§ **Collected data entries**:
### src/rtl/core/assert_macros.svh
// Assertion macros shared by the core RTL.
// Compiled to nothing when SYNTHESIS is defined.
`ifndef ASSERT_MACROS_SVH
`define ASSERT_MACROS_SVH

`ifndef SYNTHESIS
`define ASSERT_CLK(label, clk, rst, prop, msg) \
   label: assert property (@(posedge clk) disable iff (rst) prop) else $error(msg);
`define ASSERT_NEVER(label, clk, rst, expr, msg) \
   label: assert property (@(posedge clk) disable iff (rst) !(expr)) else $error(msg);
`else
`define ASSERT_CLK(label, clk, rst, prop, msg)
`define ASSERT_NEVER(label, clk, rst, expr, msg)
`endif

`endif

### src/rtl/core/msc_pkg.sv
// Types, opcodes and constants of the MIPS subset core.
// No dependencies; used by msc_decode, msc_regfile and the top level.
`timescale 1ns / 1ps

package msc_pkg;

   typedef enum logic [2:0] {
      CLS_NOP   = 3'd0,
      CLS_R     = 3'd1,
      CLS_I     = 3'd2,
      CLS_J     = 3'd3,
      CLS_UNSUP = 3'd4
   } inst_class_type;

   typedef enum logic [2:0] {
      PC_SEQ,
      PC_JR,
      PC_BEQ,
      PC_BNE,
      PC_JUMP
   } pc_sel_type;

   typedef enum logic [2:0] {
      WB_NONE,
      WB_ADD,
      WB_ADDI,
      WB_SLT,
      WB_LOAD,
      WB_LINK
   } wb_sel_type;

   localparam logic [5:0] OP_SPECIAL = 6'd0;
   localparam logic [5:0] OP_J       = 6'd2;
   localparam logic [5:0] OP_JAL     = 6'd3;
   localparam logic [5:0] OP_BEQ     = 6'd4;
   localparam logic [5:0] OP_BNE     = 6'd5;
   localparam logic [5:0] OP_ADDIU   = 6'd9;
   localparam logic [5:0] OP_SLTI    = 6'd10;
   localparam logic [5:0] OP_LW      = 6'd35;
   localparam logic [5:0] OP_SW      = 6'd43;

   localparam logic [5:0] FN_NOP  = 6'd0;
   localparam logic [5:0] FN_JR   = 6'd8;
   localparam logic [5:0] FN_ADDU = 6'd33;
   localparam logic [5:0] FN_MOVE = 6'd37;

   localparam logic [4:0] RF_ZERO = 5'd0;
   localparam logic [4:0] RF_SP   = 5'd29;
   localparam logic [4:0] RF_RA   = 5'd31;

   localparam logic [31:0] SP_RESET = 32'd16777216;
   localparam logic [31:0] RA_RESET = 32'hFFFF_FFFF;

   localparam int CSR_IDX_W = 8;
   localparam logic [CSR_IDX_W-1:0] CSR_STACK_START     = 8'd0;
   localparam logic [CSR_IDX_W-1:0] CSR_RETURN_SENTINEL = 8'd1;

   typedef struct packed {
      inst_class_type cls;
      pc_sel_type     pc_sel;
      wb_sel_type     wb_sel;
      logic [4:0]     wb_reg;
      logic           store;
   } dec_type;

   typedef struct packed {
      logic        en;
      logic [4:0]  addr;
      logic [31:0] data;
   } rf_wr_type;

   function automatic logic [31:0] rf_reset_value(input logic [4:0] idx);
      case (idx)
         RF_SP:   return SP_RESET;
         RF_RA:   return RA_RESET;
         default: return 32'd0;
      endcase
   endfunction

endpackage

### src/rtl/core/msc_decode.sv
// Instruction decoder: class, next-PC select, write-back select and target.
// Depends on msc_pkg.
`timescale 1ns / 1ps

module msc_decode (
   input  logic [31:0]      instr,
   output msc_pkg::dec_type dec
);

   logic [5:0] op;
   logic [5:0] fn;

   assign op = instr[31:26];
   assign fn = instr[5:0];

   always_comb begin
      dec = '{cls: msc_pkg::CLS_UNSUP, pc_sel: msc_pkg::PC_SEQ, wb_sel: msc_pkg::WB_NONE,
              wb_reg: msc_pkg::RF_ZERO, store: 1'b0};
      unique case (op) inside
         msc_pkg::OP_SPECIAL: begin
            unique case (fn) inside
               msc_pkg::FN_NOP: begin
                  dec.cls = msc_pkg::CLS_NOP;
               end
               msc_pkg::FN_ADDU, msc_pkg::FN_MOVE: begin
                  dec.cls    = msc_pkg::CLS_R;
                  dec.wb_sel = msc_pkg::WB_ADD;
                  dec.wb_reg = instr[15:11];
               end
               msc_pkg::FN_JR: begin
                  dec.cls    = msc_pkg::CLS_R;
                  dec.pc_sel = msc_pkg::PC_JR;
               end
               default: ;
            endcase
         end
         msc_pkg::OP_J: begin
            dec.cls    = msc_pkg::CLS_J;
            dec.pc_sel = msc_pkg::PC_JUMP;
         end
         msc_pkg::OP_JAL: begin
            dec.cls    = msc_pkg::CLS_J;
            dec.pc_sel = msc_pkg::PC_JUMP;
            dec.wb_sel = msc_pkg::WB_LINK;
            dec.wb_reg = msc_pkg::RF_RA;
         end
         msc_pkg::OP_ADDIU: begin
            dec.cls    = msc_pkg::CLS_I;
            dec.wb_sel = msc_pkg::WB_ADDI;
            dec.wb_reg = instr[20:16];
         end
         msc_pkg::OP_SLTI: begin
            dec.cls    = msc_pkg::CLS_I;
            dec.wb_sel = msc_pkg::WB_SLT;
            dec.wb_reg = instr[20:16];
         end
         msc_pkg::OP_LW: begin
            dec.cls    = msc_pkg::CLS_I;
            dec.wb_sel = msc_pkg::WB_LOAD;
            dec.wb_reg = instr[20:16];
         end
         msc_pkg::OP_SW: begin
            dec.cls   = msc_pkg::CLS_I;
            dec.store = 1'b1;
         end
         msc_pkg::OP_BEQ: begin
            dec.cls    = msc_pkg::CLS_I;
            dec.pc_sel = msc_pkg::PC_BEQ;
         end
         msc_pkg::OP_BNE: begin
            dec.cls    = msc_pkg::CLS_I;
            dec.pc_sel = msc_pkg::PC_BNE;
         end
         default: ;
      endcase
      // $zero is never written
      if (dec.wb_reg == msc_pkg::RF_ZERO) begin
         dec.wb_sel = msc_pkg::WB_NONE;
      end
   end

endmodule

### config.mk
export PLATFORM = sky130hd
export DESIGN_NAME = msc_decode
export DESIGN_NICKNAME = d
export VERILOG_FILES = /design/src/rtl/core/assert_macros.svh /design/src/rtl/core/msc_pkg.sv /design/src/rtl/core/msc_decode.sv
export SDC_FILE = /design/constraint.sdc
export NUM_CORES = 1
export LEC_CHECK = 0
export BUFFER_PORTS_ARGS = -buffer_cell sky130_fd_sc_hd__buf_4
export CORE_AREA = 2 2 39 41
export DETAILED_ROUTE_END_ITERATION = 6
export DIE_AREA = 0 0 41 43
export PLACE_DENSITY_LB_ADDON = 0.3
export REMOVE_ABC_BUFFERS = 1
export SYNTH_ARGS = -nofsm -noshare
export SYNTH_HDL_FRONTEND = slang
export SYNTH_SLANG_ARGS = --single-unit
### constraint.sdc
create_clock -name vclk -period 1.6
set_clock_uncertainty 0.15 [all_clocks]
set_input_delay 0.08 -clock vclk [all_inputs]
set_output_delay 0.08 -clock vclk [all_outputs]
set_load 0.01 [all_outputs]
==> results of run 1 <==
## worst max-delay path, cell delays in order
cell      delay (ps)
buf_8            100
or4bb_4          540
a311oi_4         400
a221o_1          270
nor4_4            60
nor2_1           110
buf_4            130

§ **YOUR ASSIGNMENT**: Among the records above, repeat exactly the line with "default: return 32'd0;", the line with "always_comb begin", and every line in between, and only those.

§ **RESPONSE BOX**:
         default: return 32'd0;
      endcase
   endfunction

endpackage

### src/rtl/core/msc_decode.sv
// Instruction decoder: class, next-PC select, write-back select and target.
// Depends on msc_pkg.
`timescale 1ns / 1ps

module msc_decode (
   input  logic [31:0]      instr,
   output msc_pkg::dec_type dec
);

   logic [5:0] op;
   logic [5:0] fn;

   assign op = instr[31:26];
   assign fn = instr[5:0];

   always_comb begin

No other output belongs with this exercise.